Chronic NMDA antagonism impairs working memory, decreases extracellular dopamine, and increases D1 receptor binding in prefrontal cortex of conscious monkeys

This study demonstrates that dizocilpine (MK-801), a noncompetitive N-methyl-D-aspartate ( NMDA) receptor antagonist, impairs working memory of conscious behaving monkeys. In addition, acute and chronic MK-801 produces different effects on D-1 and D-2 receptor binding in prefrontal cortex (PFC). Extrastriatal neocortical receptor D-1 (D1R) and D-2 (D2R) binding were assayed by [C-11] NNC112 and [C-11] FLB457, respectively, using high-specific radioactivity and a specially designed monkey positron emission tomograph (PET). Acute single dose (0.03, 0.1, and 0.3 mg/kg) i.v. administration of MK-801 resulted in dose-related impairment of working memory performance of an oculomotor delayed response (ODR) task. There was no impairment of performance of a visually guided saccade (VGS) task with low doses of 0.03 and 0.1, but it was depressed with 0.3 mg/kg. Chronic daily MK-801 ( 0.03 mg/kg, i.m., b.i.d. for 13 days) induced impaired ODR task performance with no effect on the VGS task. Although acute single doses of MK-801 caused no significant changes in [C-11] NNC112 binding to PFC D1R, chronic daily treatment increased binding about 14% (P<. 05). Acute MK-801 dose-dependently decreased [C-11] FLB457 binding about 35% (P<.01) to PFC D2R; chronic treatment had no significant effect.

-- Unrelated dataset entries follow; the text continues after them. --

## src/rtl/clut_prom_arbiter_if.sv

```systemverilog
// Bus bundle for clut_prom_arbiter.
// Groups the video lookup path, the loader/debug port, the overrun flag and both
// colour PROM memory buses (3R: 8-bit red/green, 3S: 4-bit blue).
//   slave  : arbiter view (takes requests, drives the PROM buses)
//   master : environment view (video generator, loader, PROM memories)
interface clut_prom_arbiter_if #(
  parameter int unsigned ADDR_W = 9
) ();
  // Video lookup path
  logic              pix_en;
  logic [ADDR_W-1:0] vid_addr;
  logic [7:0]        vid_r_data;
  logic [3:0]        vid_s_data;
  logic              vid_valid;
  logic              blank;
  // Loader / debug port
  logic              ld_req;
  logic              ld_we;
  logic              ld_sel;
  logic [ADDR_W-1:0] ld_addr;
  logic [7:0]        ld_wdata;
  logic              ld_ack;
  logic [7:0]        ld_rdata;
  // Status
  logic              vid_overrun;
  logic              overrun_clr;
  // PROM 3R
  logic [ADDR_W-1:0] prom_3r_addr;
  logic [7:0]        prom_3r_data;
  logic [7:0]        prom_3r_wdata;
  logic              prom_3r_we;
  logic              prom_3r_ce;
  // PROM 3S
  logic [ADDR_W-1:0] prom_3s_addr;
  logic [3:0]        prom_3s_data;
  logic [3:0]        prom_3s_wdata;
  logic              prom_3s_we;
  logic              prom_3s_ce;

  modport slave (
    input  pix_en, vid_addr, blank, ld_req, ld_we, ld_sel, ld_addr, ld_wdata, overrun_clr,
           prom_3r_data, prom_3s_data,
    output vid_r_data, vid_s_data, vid_valid, ld_ack, ld_rdata, vid_overrun,
           prom_3r_addr, prom_3r_wdata, prom_3r_we, prom_3r_ce,
           prom_3s_addr, prom_3s_wdata, prom_3s_we, prom_3s_ce
  );

  modport master (
    output pix_en, vid_addr, blank, ld_req, ld_we, ld_sel, ld_addr, ld_wdata, overrun_clr,
           prom_3r_data, prom_3s_data,
    input  vid_r_data, vid_s_data, vid_valid, ld_ack, ld_rdata, vid_overrun,
           prom_3r_addr, prom_3r_wdata, prom_3r_we, prom_3r_ce,
           prom_3s_addr, prom_3s_wdata, prom_3s_we, prom_3s_ce
  );
endinterface

```

## src/rtl/clut_prom_arbiter.sv

```systemverilog
// clut_prom_arbiter: shares the 3R/3S colour PROM RAMs between the 6 MHz video
// lookup path (absolute priority) and a runtime loader/debug port.
// Ports:
//   CLK_48M : master clock
//   reset   : asynchronous, active-high
//   bus_io  : clut_prom_arbiter_if.slave (video path, loader port, overrun flag,
//             PROM 3R/3S memory buses)
// Build option: define CLUT_ARB_BLANK_ONLY_EN to grant the loader only while
// blank = 1; by default blank is ignored.
module clut_prom_arbiter #(
  parameter int unsigned ADDR_W = 9
) (
  input logic                  CLK_48M,
  input logic                  reset,
  clut_prom_arbiter_if.slave   bus_io
);

  typedef enum logic [2:0] {StIdle, StVidRd, StVidCap, StLdAcc, StLdWait} state_e;

  state_e            state_q, state_d;
  logic [ADDR_W-1:0] vaddr_q, vaddr_d;
  logic              vid_pend_q, vid_pend_d;
  logic [ADDR_W-1:0] laddr_q, laddr_d;
  logic              lsel_q, lsel_d;
  logic              lwe_q, lwe_d;
  logic [7:0]        lwdata_q, lwdata_d;
  logic [7:0]        vid_r_q, vid_r_d;
  logic [3:0]        vid_s_q, vid_s_d;
  logic              vid_valid_q, vid_valid_d;
  logic              ld_ack_q, ld_ack_d;
  logic [7:0]        ld_rdata_q, ld_rdata_d;
  logic              overrun_q, overrun_d;
  logic [ADDR_W-1:0] addr_3r_q, addr_3r_d;
  logic [ADDR_W-1:0] addr_3s_q, addr_3s_d;
  logic              overrun_set;
  logic              ld_grant_ok;

`ifdef CLUT_ARB_BLANK_ONLY_EN
  assign ld_grant_ok = bus_io.blank;
`else
  logic unused_blank;
  assign unused_blank = bus_io.blank;
  assign ld_grant_ok  = 1'b1;
`endif

  always_comb begin
    state_d     = state_q;
    vaddr_d     = vaddr_q;
    vid_pend_d  = vid_pend_q;
    laddr_d     = laddr_q;
    lsel_d      = lsel_q;
    lwe_d       = lwe_q;
    lwdata_d    = lwdata_q;
    vid_r_d     = vid_r_q;
    vid_s_d     = vid_s_q;
    vid_valid_d = 1'b0;
    ld_ack_d    = 1'b0;
    ld_rdata_d  = ld_rdata_q;
    overrun_set = 1'b0;

    unique case (state_q)
      StIdle: begin
        if (vid_pend_q) begin
          state_d    = StVidRd;
          vid_pend_d = 1'b0;
          overrun_set = bus_io.pix_en;
        end else if (bus_io.pix_en) begin
          vaddr_d = bus_io.vid_addr;
          state_d = StVidRd;
        end else if (bus_io.ld_req && !ld_ack_q && ld_grant_ok) begin
          // ld_ack_q blocks re-granting a request still held in its ack cycle
          laddr_d  = bus_io.ld_addr;
          lsel_d   = bus_io.ld_sel;
          lwe_d    = bus_io.ld_we;
          lwdata_d = bus_io.ld_wdata;
          state_d  = StLdAcc;
        end
      end
      StVidRd: begin
        overrun_set = bus_io.pix_en;
        state_d     = StVidCap;
      end
      StVidCap: begin
        overrun_set = bus_io.pix_en;
        vid_r_d     = bus_io.prom_3r_data;
        vid_s_d     = bus_io.prom_3s_data;
        vid_valid_d = 1'b1;
        state_d     = StIdle;
      end
      StLdAcc, StLdWait: begin
        // Loader access is never aborted; a strobe is parked and served next
        if (bus_io.pix_en) begin
          if (vid_pend_q) begin
            overrun_set = 1'b1;
          end else begin
            vaddr_d    = bus_io.vid_addr;
            vid_pend_d = 1'b1;
          end
        end
        if (state_q == StLdAcc) begin
          state_d = StLdWait;
        end else begin
          if (!lwe_q) begin
            ld_rdata_d = lsel_q ? {4'b0000, bus_io.prom_3s_data} : bus_io.prom_3r_data;
          end
          ld_ack_d = 1'b1;
          state_d  = StIdle;
        end
      end
      default: state_d = StIdle;
    endcase

    overrun_d = overrun_set | (overrun_q & ~bus_io.overrun_clr);
  end

  // Address buses hold their last driven value outside the access states
  always_comb begin
    addr_3r_d = addr_3r_q;
    addr_3s_d = addr_3s_q;
    if (state_q == StVidRd) begin
      addr_3r_d = vaddr_q;
      addr_3s_d = vaddr_q;
    end else if (state_q == StLdAcc) begin
      if (lsel_q) addr_3s_d = laddr_q;
      else        addr_3r_d = laddr_q;
    end
  end

  always_ff @(posedge CLK_48M or posedge reset) begin
    if (reset) begin
      state_q     <= StIdle;
      vaddr_q     <= '0;
      vid_pend_q  <= 1'b0;
      laddr_q     <= '0;
      lsel_q      <= 1'b0;
      lwe_q       <= 1'b0;
      lwdata_q    <= '0;
      vid_r_q     <= '0;
      vid_s_q     <= '0;
      vid_valid_q <= 1'b0;
      ld_ack_q    <= 1'b0;
      ld_rdata_q  <= '0;
      overrun_q   <= 1'b0;
      addr_3r_q   <= '0;
      addr_3s_q   <= '0;
    end else begin
      state_q     <= state_d;
      vaddr_q     <= vaddr_d;
      vid_pend_q  <= vid_pend_d;
      laddr_q     <= laddr_d;
      lsel_q      <= lsel_d;
      lwe_q       <= lwe_d;
      lwdata_q    <= lwdata_d;
      vid_r_q     <= vid_r_d;
      vid_s_q     <= vid_s_d;
      vid_valid_q <= vid_valid_d;
      ld_ack_q    <= ld_ack_d;
      ld_rdata_q  <= ld_rdata_d;
      overrun_q   <= overrun_d;
      addr_3r_q   <= addr_3r_d;
      addr_3s_q   <= addr_3s_d;
    end
  end

  // ce/we decode from registered state only, so reset drops them immediately
  assign bus_io.prom_3r_ce    = (state_q == StVidRd) || (state_q == StLdAcc && !lsel_q);
  assign bus_io.prom_3s_ce    = (state_q == StVidRd) || (state_q == StLdAcc && lsel_q);
  assign bus_io.prom_3r_we    = (state_q == StLdAcc) && !lsel_q && lwe_q;
  assign bus_io.prom_3s_we    = (state_q == StLdAcc) && lsel_q && lwe_q;
  assign bus_io.prom_3r_addr  = addr_3r_d;
  assign bus_io.prom_3s_addr  = addr_3s_d;
  assign bus_io.prom_3r_wdata = lwdata_q;
  assign bus_io.prom_3s_wdata = lwdata_q[3:0];

  assign bus_io.vid_r_data  = vid_r_q;
  assign bus_io.vid_s_data  = vid_s_q;
  assign bus_io.vid_valid   = vid_valid_q;
  assign bus_io.ld_ack      = ld_ack_q;
  assign bus_io.ld_rdata    = ld_rdata_q;
  assign bus_io.vid_overrun = overrun_q;

endmodule

```

## src/flat_wrapper.sv

```systemverilog
// flat-port wrapper written by rule: the top's interface ports become plain ports
module clut_prom_arbiter_flat 
#(
  parameter int unsigned ADDR_W = 9
)
  (CLK_48M, reset, bus_io_pix_en, bus_io_vid_addr, bus_io_blank, bus_io_ld_req, bus_io_ld_we, bus_io_ld_sel, bus_io_ld_addr, bus_io_ld_wdata, bus_io_overrun_clr, bus_io_prom_3r_data, bus_io_prom_3s_data, bus_io_vid_r_data, bus_io_vid_s_data, bus_io_vid_valid, bus_io_ld_ack, bus_io_ld_rdata, bus_io_vid_overrun, bus_io_prom_3r_addr, bus_io_prom_3r_wdata, bus_io_prom_3r_we, bus_io_prom_3r_ce, bus_io_prom_3s_addr, bus_io_prom_3s_wdata, bus_io_prom_3s_we, bus_io_prom_3s_ce);
  clut_prom_arbiter_if #(.ADDR_W(ADDR_W)) bus_io_i ();
  input logic CLK_48M;
  input logic reset;
  input wire logic [$bits(bus_io_i.pix_en)-1:0] bus_io_pix_en;
  input wire logic [$bits(bus_io_i.vid_addr)-1:0] bus_io_vid_addr;
  input wire logic [$bits(bus_io_i.blank)-1:0] bus_io_blank;
  input wire logic [$bits(bus_io_i.ld_req)-1:0] bus_io_ld_req;
  input wire logic [$bits(bus_io_i.ld_we)-1:0] bus_io_ld_we;
  input wire logic [$bits(bus_io_i.ld_sel)-1:0] bus_io_ld_sel;
  input wire logic [$bits(bus_io_i.ld_addr)-1:0] bus_io_ld_addr;
  input wire logic [$bits(bus_io_i.ld_wdata)-1:0] bus_io_ld_wdata;
  input wire logic [$bits(bus_io_i.overrun_clr)-1:0] bus_io_overrun_clr;
  input wire logic [$bits(bus_io_i.prom_3r_data)-1:0] bus_io_prom_3r_data;
  input wire logic [$bits(bus_io_i.prom_3s_data)-1:0] bus_io_prom_3s_data;
  output wire logic [$bits(bus_io_i.vid_r_data)-1:0] bus_io_vid_r_data;
  output wire logic [$bits(bus_io_i.vid_s_data)-1:0] bus_io_vid_s_data;
  output wire logic [$bits(bus_io_i.vid_valid)-1:0] bus_io_vid_valid;
  output wire logic [$bits(bus_io_i.ld_ack)-1:0] bus_io_ld_ack;
  output wire logic [$bits(bus_io_i.ld_rdata)-1:0] bus_io_ld_rdata;
  output wire logic [$bits(bus_io_i.vid_overrun)-1:0] bus_io_vid_overrun;
  output wire logic [$bits(bus_io_i.prom_3r_addr)-1:0] bus_io_prom_3r_addr;
  output wire logic [$bits(bus_io_i.prom_3r_wdata)-1:0] bus_io_prom_3r_wdata;
  output wire logic [$bits(bus_io_i.prom_3r_we)-1:0] bus_io_prom_3r_we;
  output wire logic [$bits(bus_io_i.prom_3r_ce)-1:0] bus_io_prom_3r_ce;
  output wire logic [$bits(bus_io_i.prom_3s_addr)-1:0] bus_io_prom_3s_addr;
  output wire logic [$bits(bus_io_i.prom_3s_wdata)-1:0] bus_io_prom_3s_wdata;
  output wire logic [$bits(bus_io_i.prom_3s_we)-1:0] bus_io_prom_3s_we;
  output wire logic [$bits(bus_io_i.prom_3s_ce)-1:0] bus_io_prom_3s_ce;
  assign bus_io_i.pix_en = bus_io_pix_en;
  assign bus_io_i.vid_addr = bus_io_vid_addr;
  assign bus_io_i.blank = bus_io_blank;
  assign bus_io_i.ld_req = bus_io_ld_req;
  assign bus_io_i.ld_we = bus_io_ld_we;
  assign bus_io_i.ld_sel = bus_io_ld_sel;
  assign bus_io_i.ld_addr = bus_io_ld_addr;
  assign bus_io_i.ld_wdata = bus_io_ld_wdata;
  assign bus_io_i.overrun_clr = bus_io_overrun_clr;
  assign bus_io_i.prom_3r_data = bus_io_prom_3r_data;
  assign bus_io_i.prom_3s_data = bus_io_prom_3s_data;
  assign bus_io_vid_r_data = bus_io_i.vid_r_data;
  assign bus_io_vid_s_data = bus_io_i.vid_s_data;
  assign bus_io_vid_valid = bus_io_i.vid_valid;
  assign bus_io_ld_ack = bus_io_i.ld_ack;
  assign bus_io_ld_rdata = bus_io_i.ld_rdata;
  assign bus_io_vid_overrun = bus_io_i.vid_overrun;
  assign bus_io_prom_3r_addr = bus_io_i.prom_3r_addr;
  assign bus_io_prom_3r_wdata = bus_io_i.prom_3r_wdata;
  assign bus_io_prom_3r_we = bus_io_i.prom_3r_we;
  assign bus_io_prom_3r_ce = bus_io_i.prom_3r_ce;
  assign bus_io_prom_3s_addr = bus_io_i.prom_3s_addr;
  assign bus_io_prom_3s_wdata = bus_io_i.prom_3s_wdata;
  assign bus_io_prom_3s_we = bus_io_i.prom_3s_we;
  assign bus_io_prom_3s_ce = bus_io_i.prom_3s_ce;
  clut_prom_arbiter #(.ADDR_W(ADDR_W)) u_core (.CLK_48M(CLK_48M), .reset(reset), .bus_io(bus_io_i));
endmodule
```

Microdialysis analyses demonstrated that acute single doses of MK-801 ( 0.03 and 0.1 mg/kg) increased extracellular glutamate and dopamine (DA) levels in PFC. Chronic MK-801 gradually lowered glutamate and DA levels in PFC. The results demonstrate in conscious, unanesthetized primates that MK-801 induces impairment of PFC function, as measured by working memory performance. Furthermore, in response to lowered levels of DA in PFC, D1R binding is increased, whereas D2R binding is not.